Scan the entries that follow and copy out every line containing "only".

(Collected data)
Start of Block

`config.mk`:
```
export PLATFORM = sky130hd
export DESIGN_NAME = xds_cell
export DESIGN_NICKNAME = d
export VERILOG_FILES = /design/src/design/xds_pkg.sv /design/src/design/xds_cell.sv
export SDC_FILE = /design/constraint.sdc
export NUM_CORES = 1
export LEC_CHECK = 0
export ABC_CLOCK_PERIOD_IN_PS = 4300
export BUFFER_PORTS_ARGS = -buffer_cell sky130_fd_sc_hd__buf_2
export CAP_MARGIN = 20
export CORE_AREA = 2 2 203 205
export DETAILED_ROUTE_END_ITERATION = 7
export DIE_AREA = 0 0 205 207
export PLACE_DENSITY = 0.54
export SKIP_LAST_GASP = 1
export SYNTH_ARGS = -nofsm -noshare
export SYNTH_HDL_FRONTEND = slang
export SYNTH_SLANG_ARGS = --single-unit
```
`constraint.sdc`:
```
create_clock -name clk -period 4.3 [get_ports clk]
set_input_delay 0.86 -clock clk [delete_from_list [all_inputs] [get_ports clk]]
set_output_delay 0.86 -clock clk [all_outputs]
set_load 0.03 [all_outputs]
```
`src/mlp_pkg.sv`:
```
// Package for the manifest line parser: word and result types, the parse
// phase enum, character codes and the magic byte table. No dependencies.
package mlp_pkg;

  localparam int MAGIC_LEN = 5;
  localparam int HASH_LEN  = 8;
  localparam int POS_W     = 3;

  localparam logic [7:0] CH_SPACE   = 8'h20;
  localparam logic [7:0] CH_NEWLINE = 8'h0A;
  localparam logic [7:0] CH_ZERO    = 8'h30;
  localparam logic [7:0] CH_NINE    = 8'h39;
  localparam logic [7:0] CH_LOW_A   = 8'h61;
  localparam logic [7:0] CH_LOW_F   = 8'h66;

  typedef enum logic [2:0] {
    PH_MAGIC   = 3'd0,
    PH_FIRST   = 3'd1,
    PH_DIGITS  = 3'd2,
    PH_HASH    = 3'd3,
    PH_NEWLINE = 3'd4,
    PH_END     = 3'd5
  } phase_t;

  typedef struct packed {
    logic [7:0] byte_in;
    logic       last_byte;
  } in_word_t;

  typedef struct packed {
    logic        valid_res;
    logic [31:0] size_value;
    logic [31:0] hash_value;
  } res_t;

  // Expected byte of the "GWW1 " magic at a given position.
  function automatic logic [7:0] magic_byte(input logic [POS_W-1:0] pos);
    logic [7:0] b;
    case (pos)
      3'd0:    b = 8'h47;  // 'G'
      3'd1:    b = 8'h57;  // 'W'
      3'd2:    b = 8'h57;  // 'W'
      3'd3:    b = 8'h31;  // '1'
      3'd4:    b = CH_SPACE;
      default: b = 8'h00;
    endcase
    return b;
  endfunction

endpackage

```
`src/mlp_in_stage.sv`:
```
// Input register of the manifest line parser: captures one word per cycle
// unless the stage is held. Depends on mlp_pkg.
module mlp_in_stage
  import mlp_pkg::*;
(
  input  logic       clk,
  input  logic       rst_n,
  input  logic       in_valid,
  input  logic [7:0] in_byte_in,
  input  logic       in_last_byte,
  input  logic       hold,
  output logic       word_valid,
  output in_word_t   word
);

  logic     word_valid_r;
  in_word_t word_r;

  always_ff @(posedge clk) begin
    if (!rst_n) begin
      word_valid_r <= 1'b0;
    end else if (!hold) begin
      word_valid_r <= in_valid;
    end
  end

  always_ff @(posedge clk) begin
    if (!hold) begin
      word_r.byte_in   <= in_byte_in;
      word_r.last_byte <= in_last_byte;
    end
  end

  assign word_valid = word_valid_r;
  assign word       = word_r;

endmodule

```
`src/mlp_parse_core.sv`:
```
// Parse state of the manifest line parser and its next-state logic; forms
// the result for the final word of a line. Depends on mlp_pkg.
module mlp_parse_core
  import mlp_pkg::*;
(
  input  logic     clk,
  input  logic     rst_n,
  input  logic     consume,
  input  in_word_t word,
  output logic     res_fire,
  output res_t     res
);

  phase_t           phase_r, phase_nxt;
  logic [POS_W-1:0] pos_r, pos_nxt;
  logic [31:0]      size_r, size_nxt;
  logic [31:0]      hash_r, hash_nxt;
  logic             failed_r, failed_nxt;

  logic        is_dig;
  logic        is_hex_lc;
  logic [3:0]  hex_val;
  logic [35:0] size_mac;
  logic        size_ovf;

  assign is_dig    = (word.byte_in >= CH_ZERO) && (word.byte_in <= CH_NINE);
  assign is_hex_lc = (word.byte_in >= CH_LOW_A) && (word.byte_in <= CH_LOW_F);
  assign hex_val   = is_dig ? word.byte_in[3:0] : 4'(word.byte_in[3:0] + 4'd9);

  // size * 10 + digit in 36 bits; any carry into the top four bits overflows.
  assign size_mac = {1'b0, size_r, 3'b000} + {3'b000, size_r, 1'b0}
                  + {32'd0, word.byte_in[3:0]};
  assign size_ovf = |size_mac[35:32];

  always_comb begin
    phase_nxt  = phase_r;
    pos_nxt    = pos_r;
    size_nxt   = size_r;
    hash_nxt   = hash_r;
    failed_nxt = failed_r;

    if (!failed_r) begin
      unique case (phase_r)
        PH_MAGIC: begin
          if (pos_r >= POS_W'(MAGIC_LEN) || word.byte_in != magic_byte(pos_r)) begin
            failed_nxt = 1'b1;
          end else if (pos_r == POS_W'(MAGIC_LEN - 1)) begin
            phase_nxt = PH_FIRST;
            pos_nxt   = '0;
          end else begin
            pos_nxt = pos_r + POS_W'(1);
          end
        end
        PH_FIRST: begin
          if (!is_dig || size_ovf) begin
            failed_nxt = 1'b1;
          end else begin
            size_nxt  = size_mac[31:0];
            phase_nxt = PH_DIGITS;
          end
        end
        PH_DIGITS: begin
          if (is_dig) begin
            if (size_ovf) failed_nxt = 1'b1;
            else          size_nxt   = size_mac[31:0];
          end else if (word.byte_in == CH_SPACE) begin
            phase_nxt = PH_HASH;
            pos_nxt   = '0;
          end else begin
            failed_nxt = 1'b1;
          end
        end
        PH_HASH: begin
          if (is_dig || is_hex_lc) begin
            hash_nxt = {hash_r[27:0], hex_val};
            if (pos_r == POS_W'(HASH_LEN - 1)) begin
              phase_nxt = PH_NEWLINE;
              pos_nxt   = '0;
            end else begin
              pos_nxt = pos_r + POS_W'(1);
            end
          end else begin
            failed_nxt = 1'b1;
          end
        end
        PH_NEWLINE: begin
          if (word.byte_in == CH_NEWLINE) phase_nxt  = PH_END;
          else                            failed_nxt = 1'b1;
        end
        default: begin
          failed_nxt = 1'b1;
        end
      endcase
    end

    res.valid_res  = !failed_nxt && (phase_nxt == PH_END);
    res.size_value = res.valid_res ? size_nxt : 32'd0;
    res.hash_value = res.valid_res ? hash_nxt : 32'd0;

    // The final word of a line reports and then starts the next line afresh.
    if (word.last_byte) begin
      phase_nxt  = PH_MAGIC;
      pos_nxt    = '0;
      size_nxt   = 32'd0;
      hash_nxt   = 32'd0;
      failed_nxt = 1'b0;
    end
  end

  assign res_fire = consume && word.last_byte;

  always_ff @(posedge clk) begin
    if (!rst_n) begin
      phase_r  <= PH_MAGIC;
      pos_r    <= '0;
      size_r   <= 32'd0;
      hash_r   <= 32'd0;
      failed_r <= 1'b0;
    end else if (consume) begin
      phase_r  <= phase_nxt;
      pos_r    <= pos_nxt;
      size_r   <= size_nxt;
      hash_r   <= hash_nxt;
      failed_r <= failed_nxt;
    end
  end

  a_line_restart: assert property (@(posedge clk) disable iff (!rst_n)
    res_fire |=> (phase_r == PH_MAGIC) && (pos_r == '0) && !failed_r
                 && (size_r == 32'd0) && (hash_r == 32'd0))
    else $error("parse state not cleared after the final word of a line");

  a_magic_pos: assert property (@(posedge clk) disable iff (!rst_n)
    (phase_r == PH_MAGIC) |-> (pos_r < POS_W'(MAGIC_LEN)))
    else $error("magic position out of range");

  a_fail_sticky: assert property (@(posedge clk) disable iff (!rst_n)
    (failed_r && !res_fire) |=> failed_r)
    else $error("failure flag dropped within a line");

endmodule

```
`src/mlp_out_stage.sv`:
```
// Result register of the manifest line parser: holds one result word until
// the receiver takes it. Depends on mlp_pkg.
module mlp_out_stage
  import mlp_pkg::*;
(
  input  logic        clk,
  input  logic        rst_n,
  input  logic        res_fire,
  input  res_t        res,
  input  logic        out_stall,
  output logic        out_valid,
  output logic        out_valid_res,
  output logic [31:0] out_size_value,
  output logic [31:0] out_hash_value
);

  logic out_valid_r;
  res_t res_r;
  logic load;

  assign load = !out_valid_r || !out_stall;

  always_ff @(posedge clk) begin
    if (!rst_n) begin
      out_valid_r <= 1'b0;
    end else if (load) begin
      out_valid_r <= res_fire;
    end
  end

  always_ff @(posedge clk) begin
    if (load && res_fire) begin
      res_r <= res;
    end
  end

  assign out_valid      = out_valid_r;
  assign out_valid_res  = res_r.valid_res;
  assign out_size_value = res_r.size_value;
  assign out_hash_value = res_r.hash_value;

endmodule

```
`src/manifest_line_parser_unit.sv`:
```
// Top level of the manifest line parser: input register, parse core and
// result register. Depends on mlp_pkg, mlp_in_stage, mlp_parse_core, mlp_out_stage.

// The block takes a manifest line one byte per word, with in_last_byte set on
// the final byte, and checks it against the form "GWW1 ", one or more decimal
// digits (a 32-bit size), one space, exactly eight lowercase hex digits (a
// 32-bit hash) and a newline as the very last byte. Exactly one result word
// leaves for each line, on the word that carried in_last_byte: out_valid_res
// says whether the line matched, and out_size_value and out_hash_value carry
// the parsed values, or zero when the line did not match. A size digit that
// would carry the size past 2^32-1 makes the line invalid, as do uppercase hex
// digits and any byte after the newline. Once a line has failed, its remaining
// bytes are taken and ignored. One word is accepted in every cycle while
// in_stall is low. The final byte of a line passes through the input register
// and then the result register before out_valid rises. The parse state is
// updated once per accepted word; for a size digit this is a multiply-by-ten
// add with overflow check. While a result waits in the result register, bytes
// that do not end a line keep flowing; only a second line-ending word stalls
// the input until the receiver takes the waiting result.
module manifest_line_parser_unit
  import mlp_pkg::*;
(
  input  logic        clk,
  input  logic        rst_n,
  input  logic        in_valid,
  output logic        in_stall,
  input  logic [7:0]  in_byte_in,
  input  logic        in_last_byte,
  output logic        out_valid,
  input  logic        out_stall,
  output logic        out_valid_res,
  output logic [31:0] out_size_value,
  output logic [31:0] out_hash_value
);

  logic     word_valid;
  in_word_t word;
  logic     blocked;
  logic     consume;
  logic     res_fire;
  res_t     res;

  // A line-ending word can only move on when the result register is free.
  assign blocked  = word_valid && word.last_byte && out_valid && out_stall;
  assign consume  = word_valid && !blocked;
  assign in_stall = blocked;

  mlp_in_stage u_in_stage (
    .clk          (clk),
    .rst_n        (rst_n),
    .in_valid     (in_valid),
    .in_byte_in   (in_byte_in),
    .in_last_byte (in_last_byte),
    .hold         (blocked),
    .word_valid   (word_valid),
    .word         (word)
  );

  mlp_parse_core u_parse_core (
    .clk      (clk),
    .rst_n    (rst_n),
    .consume  (consume),
    .word     (word),
    .res_fire (res_fire),
    .res      (res)
  );

  mlp_out_stage u_out_stage (
    .clk            (clk),
    .rst_n          (rst_n),
    .res_fire       (res_fire),
    .res            (res),
    .out_stall      (out_stall),
    .out_valid      (out_valid),
    .out_valid_res  (out_valid_res),
    .out_size_value (out_size_value),
    .out_hash_value (out_hash_value)
  );

  a_invalid_zero: assert property (@(posedge clk) disable iff (!rst_n)
    (out_valid && !out_valid_res) |-> (out_size_value == 32'd0)
                                      && (out_hash_value == 32'd0))
    else $error("invalid line reported with non-zero values");

  a_stall_cause: assert property (@(posedge clk) disable iff (!rst_n)
    in_stall |-> (word_valid && word.last_byte && out_valid))
    else $error("input stalled without a waiting line-ending word");

endmodule

```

End of Block

__SOLUTION FOR THIS TASK__:
// that do not end a line keep flowing; only a second line-ending word stalls
  // A line-ending word can only move on when the result register is free.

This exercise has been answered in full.